[Extracted data entries]
↓
## config.mk

```make
export PLATFORM = sky130hd
export DESIGN_NAME = decimal_lcd_segment_writer
export DESIGN_NICKNAME = d
export VERILOG_FILES = /design/src/dlsw_pkg.sv /design/src/dlsw_digit_pipe.sv /design/src/decimal_lcd_segment_writer.sv
export SDC_FILE = /design/constraint.sdc
export NUM_CORES = 1
export LEC_CHECK = 0
export BUFFER_PORTS_ARGS = -buffer_cell sky130_fd_sc_hd__buf_2
export CAP_MARGIN = 20
export CELL_PAD_IN_SITES_DETAIL_PLACEMENT = 1
export CELL_PAD_IN_SITES_GLOBAL_PLACEMENT = 2
export CORE_ASPECT_RATIO = 0.8
export CORE_MARGIN = 8
export CORE_UTILIZATION = 45
export CTS_CLUSTER_SIZE = 30
export DETAILED_ROUTE_END_ITERATION = 8
export PLACE_DENSITY_LB_ADDON = 0.05
export SLEW_MARGIN = 30
export SYNTH_ARGS = -nofsm -noshare
export SYNTH_HDL_FRONTEND = slang
export SYNTH_SLANG_ARGS = --single-unit
```

## constraint.sdc

```tcl
create_clock -name clk -period 11.8 [get_ports clk]
set_input_delay 1.77 -clock clk [delete_from_list [all_inputs] [get_ports clk]]
set_output_delay 1.77 -clock clk [all_outputs]
set_load 0.01 [all_outputs]
```

## src/dlsw_pkg.sv

```systemverilog
`timescale 1ns / 1ps
`default_nettype none

package dlsw_pkg;

    localparam int FRAME_BITS = 49;
    localparam logic [5:0] LAST_BIT_CNT = 6'(FRAME_BITS - 1);

    localparam logic [2:0] WRITE_ID    = 3'b101;
    localparam logic [7:0] MARK_PRESET = 8'h30;
    localparam logic [7:0] MARK_ACTUAL = 8'h20;
    localparam logic [7:0] POINT_SEG   = 8'h01;
    localparam logic [15:0] TEMP_MAX   = 16'd9999;

    localparam logic CMD_NUMBER = 1'b0;
    localparam logic CMD_TEMP   = 1'b1;

    typedef struct packed {
        logic        cmd;
        logic [5:0]  addr;
        logic        mark;
        logic [15:0] rem;
        logic [3:0]  d4;
        logic [3:0]  d3;
        logic [3:0]  d2;
        logic [3:0]  d1;
    } dlsw_item_t;

    typedef struct packed {
        logic [3:0]  digit;
        logic [15:0] rem;
    } dlsw_split_t;

    typedef struct packed {
        logic                    valid;
        logic [FRAME_BITS-1:0]   bits;
    } dlsw_frame_t;

    // Take one decimal digit of weight unit off v; v is below ten units.
    function automatic dlsw_split_t digit_split(input logic [15:0] v,
                                                input logic [16:0] unit);
        dlsw_split_t r;
        logic [3:0]  d;
        d = 4'd0;
        for (int k = 1; k < 10; k++) begin
            if ({1'b0, v} >= 17'(k) * unit) begin
                d = 4'(k);
            end
        end
        r.digit = d;
        r.rem   = v - 16'({13'd0, d} * unit);
        return r;
    endfunction

    function automatic logic [7:0] glyph(input logic [3:0] d);
        logic [7:0] g;
        unique case (d)
            4'd0:    g = 8'hbe;
            4'd1:    g = 8'h06;
            4'd2:    g = 8'h7c;
            4'd3:    g = 8'h5e;
            4'd4:    g = 8'hc6;
            4'd5:    g = 8'hda;
            4'd6:    g = 8'hfa;
            4'd7:    g = 8'h0e;
            4'd8:    g = 8'hfe;
            4'd9:    g = 8'hde;
            default: g = 8'h00;
        endcase
        return g;
    endfunction

endpackage

`default_nettype wire

```

## src/dlsw_digit_pipe.sv

```systemverilog
`timescale 1ns / 1ps
`default_nettype none

module dlsw_digit_pipe
(
    input  wire logic               clk,
    input  wire logic               rst_n,
    input  wire logic               enable,
    input  wire logic               in_valid,
    output logic                    in_ready,
    input  wire logic               in_cmd,
    input  wire logic [5:0]         in_addr,
    input  wire logic [15:0]        in_value,
    input  wire logic               in_mark,
    output dlsw_pkg::dlsw_frame_t   frame,
    input  wire logic               frame_ready
);

    logic                    v_reg [0:3];
    dlsw_pkg::dlsw_item_t    st_reg [0:3];
    dlsw_pkg::dlsw_item_t    st_next [0:3];
    logic                    fv_reg;
    logic [dlsw_pkg::FRAME_BITS-1:0] fb_reg;
    logic [dlsw_pkg::FRAME_BITS-1:0] fb_next;
    logic                    adv [0:4];
    logic [15:0]             sat_value;
    dlsw_pkg::dlsw_split_t   sp0;
    dlsw_pkg::dlsw_split_t   sp1;
    dlsw_pkg::dlsw_split_t   sp2;
    dlsw_pkg::dlsw_split_t   sp3;
    logic [7:0]              b0;
    logic [7:0]              b1;
    logic [7:0]              b2;
    logic [7:0]              b3;
    logic [7:0]              b4;

    // A stage moves on when it is empty or its successor moves on.
    always_comb
    begin
        adv[4] = !fv_reg || frame_ready;
        for (int i = 3; i >= 0; i--) begin
            adv[i] = !v_reg[i] || adv[i+1];
        end
    end

    assign in_ready = adv[0];

    always_comb
    begin
        // Stage 1: saturate in temperature mode, take the ten-thousands digit.
        sat_value = in_value;
        if (in_cmd == dlsw_pkg::CMD_TEMP && in_value > dlsw_pkg::TEMP_MAX) begin
            sat_value = dlsw_pkg::TEMP_MAX;
        end
        sp0 = dlsw_pkg::digit_split(sat_value, 17'd10000);
        st_next[0]      = '0;
        st_next[0].cmd  = in_cmd;
        st_next[0].addr = in_addr;
        st_next[0].mark = in_mark;
        st_next[0].rem  = sp0.rem;
        st_next[0].d4   = sp0.digit;

        // Stages 2 to 4: thousands, hundreds, then tens with units left over.
        sp1 = dlsw_pkg::digit_split(st_reg[0].rem, 17'd1000);
        st_next[1]     = st_reg[0];
        st_next[1].rem = sp1.rem;
        st_next[1].d3  = sp1.digit;

        sp2 = dlsw_pkg::digit_split(st_reg[1].rem, 17'd100);
        st_next[2]     = st_reg[1];
        st_next[2].rem = sp2.rem;
        st_next[2].d2  = sp2.digit;

        sp3 = dlsw_pkg::digit_split(st_reg[2].rem, 17'd10);
        st_next[3]     = st_reg[2];
        st_next[3].rem = sp3.rem;
        st_next[3].d1  = sp3.digit;
    end

    // Stage 5: map digits to segment bytes and build the frame.
    always_comb
    begin
        if (st_reg[3].cmd == dlsw_pkg::CMD_TEMP) begin
            b0 = dlsw_pkg::glyph(st_reg[3].d3);
            b1 = dlsw_pkg::glyph(st_reg[3].d2) | dlsw_pkg::POINT_SEG;
            b2 = dlsw_pkg::glyph(st_reg[3].d1);
            b3 = dlsw_pkg::glyph(st_reg[3].rem[3:0]);
            b4 = st_reg[3].mark ? dlsw_pkg::MARK_PRESET : dlsw_pkg::MARK_ACTUAL;
        end else begin
            b0 = dlsw_pkg::glyph(st_reg[3].d4);
            b1 = dlsw_pkg::glyph(st_reg[3].d3);
            b2 = dlsw_pkg::glyph(st_reg[3].d2);
            b3 = dlsw_pkg::glyph(st_reg[3].d1);
            b4 = dlsw_pkg::glyph(st_reg[3].rem[3:0]);
        end
        fb_next = {dlsw_pkg::WRITE_ID, st_reg[3].addr, b0, b1, b2, b3, b4};
    end

    // Valid bits: drop requests at the entry while the display is off.
    always_ff @(posedge clk or negedge rst_n)
    begin
        if (!rst_n) begin
            for (int i = 0; i < 4; i++) begin
                v_reg[i] <= 1'b0;
            end
            fv_reg <= 1'b0;
        end else begin
            if (adv[0]) begin
                v_reg[0] <= in_valid && enable;
            end
            for (int i = 1; i < 4; i++) begin
                if (adv[i]) begin
                    v_reg[i] <= v_reg[i-1];
                end
            end
            if (adv[4]) begin
                fv_reg <= v_reg[3];
            end
        end
    end

    always_ff @(posedge clk)
    begin
        for (int i = 0; i < 4; i++) begin
            if (adv[i]) begin
                st_reg[i] <= st_next[i];
            end
        end
        if (adv[4]) begin
            fb_reg <= fb_next;
        end
    end

    assign frame.valid = fv_reg;
    assign frame.bits  = fb_reg;

endmodule

`default_nettype wire

```

## src/decimal_lcd_segment_writer.sv

```systemverilog
`timescale 1ns / 1ps
`default_nettype none

// Decimal LCD segment writer.
// s_axis carries one display request per transfer: tdata holds ram_address,
// value and preset_mark; tuser holds cmd (0 number, 1 temperature).
// m_axis carries the serial write frame one bit per transfer, MSB first:
// write ID, 6-bit RAM address, five segment bytes, 49 transfers in all,
// with tlast on the final bit. cfg_valid/cfg_data sets display_enabled;
// write it only while no frame is pending. While it is 0, requests are
// taken and dropped without output.
// Path: a request passes four digit stages and one glyph/frame stage,
// then loads into the serializer, which sends one bit per cycle while
// m_axis_tready is high; requests are taken no faster than frames leave,
// and the pipeline holds up to five further requests meanwhile.
// Reset clears all valid bits, serializer busy/counter and display_enabled.
// When the receiver stalls, the current bit holds on m_axis and the
// pipeline behind it fills and then deasserts s_axis_tready; nothing is
// lost or repeated.

module decimal_lcd_segment_writer
(
    input  wire logic        clk,
    input  wire logic        rst_n,
    input  wire logic        s_axis_tvalid,
    output logic             s_axis_tready,
    // [5:0] ram_address, [21:6] value, [22] preset_mark, [23] zero
    input  wire logic [23:0] s_axis_tdata,
    // [0] cmd
    input  wire logic        s_axis_tuser,
    output logic             m_axis_tvalid,
    input  wire logic        m_axis_tready,
    // [0] serial_bit, [7:1] zero
    output logic [7:0]       m_axis_tdata,
    output logic             m_axis_tlast,
    input  wire logic        cfg_valid,
    output logic             cfg_ready,
    input  wire logic        cfg_data
);

    logic                  enabled_reg;
    dlsw_pkg::dlsw_frame_t frame;
    logic                  frame_ready;
    logic                  busy_reg;
    logic                  busy_next;
    logic [5:0]            cnt_reg;
    logic [5:0]            cnt_next;
    logic [dlsw_pkg::FRAME_BITS-1:0] sh_reg;
    logic [dlsw_pkg::FRAME_BITS-1:0] sh_next;
    logic                  last_bit;
    logic                  out_xfer;

    // Configuration register: always ready.
    assign cfg_ready = 1'b1;

    always_ff @(posedge clk or negedge rst_n)
    begin
        if (!rst_n) begin
            enabled_reg <= 1'b0;
        end else if (cfg_valid) begin
            enabled_reg <= cfg_data;
        end
    end

    dlsw_digit_pipe u_pipe
    (
        .clk         (clk),
        .rst_n       (rst_n),
        .enable      (enabled_reg),
        .in_valid    (s_axis_tvalid),
        .in_ready    (s_axis_tready),
        .in_cmd      (s_axis_tuser),
        .in_addr     (s_axis_tdata[5:0]),
        .in_value    (s_axis_tdata[21:6]),
        .in_mark     (s_axis_tdata[22]),
        .frame       (frame),
        .frame_ready (frame_ready)
    );

    // Serializer: shift register plus bit counter; load the next frame
    // on the same edge the last bit of the current one transfers.
    assign last_bit    = (cnt_reg == dlsw_pkg::LAST_BIT_CNT);
    assign out_xfer    = busy_reg && m_axis_tready;
    assign frame_ready = !busy_reg || (out_xfer && last_bit);

    always_comb
    begin
        busy_next = busy_reg;
        cnt_next  = cnt_reg;
        sh_next   = sh_reg;
        if (frame_ready && frame.valid) begin
            busy_next = 1'b1;
            cnt_next  = 6'd0;
            sh_next   = frame.bits;
        end else if (out_xfer) begin
            if (last_bit) begin
                busy_next = 1'b0;
            end else begin
                cnt_next = cnt_reg + 6'd1;
                sh_next  = {sh_reg[dlsw_pkg::FRAME_BITS-2:0], 1'b0};
            end
        end
    end

    always_ff @(posedge clk or negedge rst_n)
    begin
        if (!rst_n) begin
            busy_reg <= 1'b0;
            cnt_reg  <= 6'd0;
        end else begin
            busy_reg <= busy_next;
            cnt_reg  <= cnt_next;
        end
    end

    always_ff @(posedge clk)
    begin
        sh_reg <= sh_next;
    end

    assign m_axis_tvalid = busy_reg;
    assign m_axis_tdata  = {7'd0, sh_reg[dlsw_pkg::FRAME_BITS-1]};
    assign m_axis_tlast  = last_bit;

    // A frame never breaks off before its last bit.
    a_frame_continues: assert property (@(posedge clk) disable iff (!rst_n)
        (m_axis_tvalid && m_axis_tready && !m_axis_tlast) |=> m_axis_tvalid)
        else $error("frame ended before its last bit");

    // Every frame opens with the leading one of the write ID.
    a_frame_head: assert property (@(posedge clk) disable iff (!rst_n)
        (busy_reg && cnt_reg == 6'd0) |-> m_axis_tdata[0])
        else $error("frame does not start with the write ID");

    // An idle serializer lets the whole pipeline move.
    a_idle_ready: assert property (@(posedge clk) disable iff (!rst_n)
        !busy_reg |-> s_axis_tready)
        else $error("input stalled while the serializer is idle");

endmodule

`default_nettype wire
```

==> results.py <==
metrics = {
    "run_status": {
        "status": "complete, no violations",
    },
    "synth": {
        "seq_area_frac_synth_pct": 53.6,
        "synth_enable_flop_cells": 210,
        "yosys_warnings": 0,
        "postSynthCellCount": 1132,
        "netlist_area_sq_um": 12400,
        "yosysUniqueCellTypes": 72,
        "avgSynthCellArea_sq_um": 10.9,
        "synthArstFlopShare_pct": 5.83,
        "ys_seq_elements": 223,
        "synthFlopType": "edfxtp_1",
    },
    "worst_setup_path": {
        "worstSetupPathType": "in2reg",
        "crit_fanout": 13,
        "r2r_setup_slack_ns": 6.00,
        "cp-start-kind": "primary input",
        "timing.rr.end": "u_pipe.st_reg[2][30]",
        "critPathArrivalTime_ns": 6.43,
        "worstPathRequired_ns": 12.07,
        "worst-r2r-cell-count": 20,
        "worstSetupEndpointType": "flop",
        "r2r_start": "u_pipe.st_reg[1][30]",
    },
    "min_path": {
        "hp-start": "u_pipe.st_reg[3][37]",
        "whs_path_depth": 0,
        "hold_path_class": "reg2reg",
        "worstHoldEndpoint": "u_pipe.fb_reg[44]",
    },
    "power_and_ir_drop": {
        "ir_drop_uv": 96.0,
        "p_sw_share_pct": 23.4,
        "clockPowerShare_pct": 41.2,
        "power_density_nw_per_um2": 135,
        "p_leak_nw": 5.49,
        "internal_power_w": 0.00142,
        "p_sw_w": 0.000432,
        "comb_power_share_pct": 9.8,
        "p_seq_share_pct": 49.0,
    },
    "clock_tree": {
        "clock-root-buffer": "clkbuf_16",
        "cts_htree_levels": 1,
        "clock_latency_ns": 0.53,
        "clkSinkCount": 223,
        "path_clk_slew_ns": 0.06,
        "cts_made_buffers": 25,
        "hold_buffers": 0,
        "clock_path_buffers": 3,
        "cts_setup_buffers": 0,
        "cts_tree": "yes",
        "cts_resized": 0,
    },
    "floorplan": {
        "die_x_microns": 201,
        "rows": 54,
        "dieArea_sq_um": 33100,
        "start_util_pct": 45.5,
        "io_pins": 43,
        "die_h_microns": 164,
        "core_area_sq_um": 27200,
    },
    "sta": {
        "finalMaxSlewViolations": 0,
        "setup-tns-final_ns": 0,
        "final_hold_viol_count": 0,
        "rsz0062_at_grt": "no",
        "worstMarginPinSlew_ns": 0.738,
        "slew-limit-headroom_pct": 50.6,
        "report.final.setup_viol": 0,
        "worst_slack_ns": 5.64,
        "fin_crit_ns": 6.16,
        "min_period_over_period_pct": 52.2,
        "fmax_mhz": 162,
        "fin_skew_ns": 0.0121,
    },
    "finish": {
        "n_antenna_cell": 0,
        "area_delta_synth_final_pct": 10.8,
        "largest_reg_flops": 120,
        "fin_area_sq_um": 13700,
        "drive_gt1_share_pct": 9.28,
        "nets": 1303,
    },
    "flow_run": {
        "cap_violations": 0,
    },
    "global_route": {
        "grt_pass1_vias": 8089,
        "overflow": 0,
        "grt_pass1_wl_microns": 42700,
        "grt_util_all_layers_pct": 15.6,
        "antenna_found_initial": 0,
        "grt_max_degree": 55,
    },
    "routing": {
        "viasPerCell": 5.14,
        "wl_per_cell_microns": 16.8,
        "vias": 7968,
        "first_iter_violations": 345,
        "firstDrtPassIters": 4,
        "ant_nets": 0,
        "drc_errors": 0,
        "routed_wl_microns": 26000,
    },
    "placed_design": {
        "postPlaceCellArea_sq_um": 12900,
        "dp_hpwl_microns": 18600,
        "numPortBuffers": 33,
        "place_ws_ns": 5.06,
        "place_congestion": 0.794,
    },
}
## worst max-delay path by stage
| stage | from | to | slack, ns | cells after the start |
|---|---|---|---|---|
| finish | s_axis_tdata[19] | u_pipe.st_reg[0][31] | 5.64 | 22 |
| global placement | s_axis_tdata[19] | u_pipe.st_reg[0][31] | 5.12 | 22 |
| CTS | s_axis_tdata[19] | u_pipe.st_reg[0][31] | 5.62 | 22 |
| global route | s_axis_tdata[13] | u_pipe.st_reg[0][31] | 5.29 | 22 |
| detailed placement | s_axis_tdata[19] | u_pipe.st_reg[0][31] | 5.06 | 22 |
| floorplan | s_axis_tdata[13] | u_pipe.st_reg[0][31] | 6.08 | 21 |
↑
TASK OBJECTIVE
Your task is to copy every line of the entries that contains the string "requests".

ANSWER TO THIS PROBLEM
    // Valid bits: drop requests at the entry while the display is off.
// write it only while no frame is pending. While it is 0, requests are
// m_axis_tready is high; requests are taken no faster than frames leave,
// and the pipeline holds up to five further requests meanwhile.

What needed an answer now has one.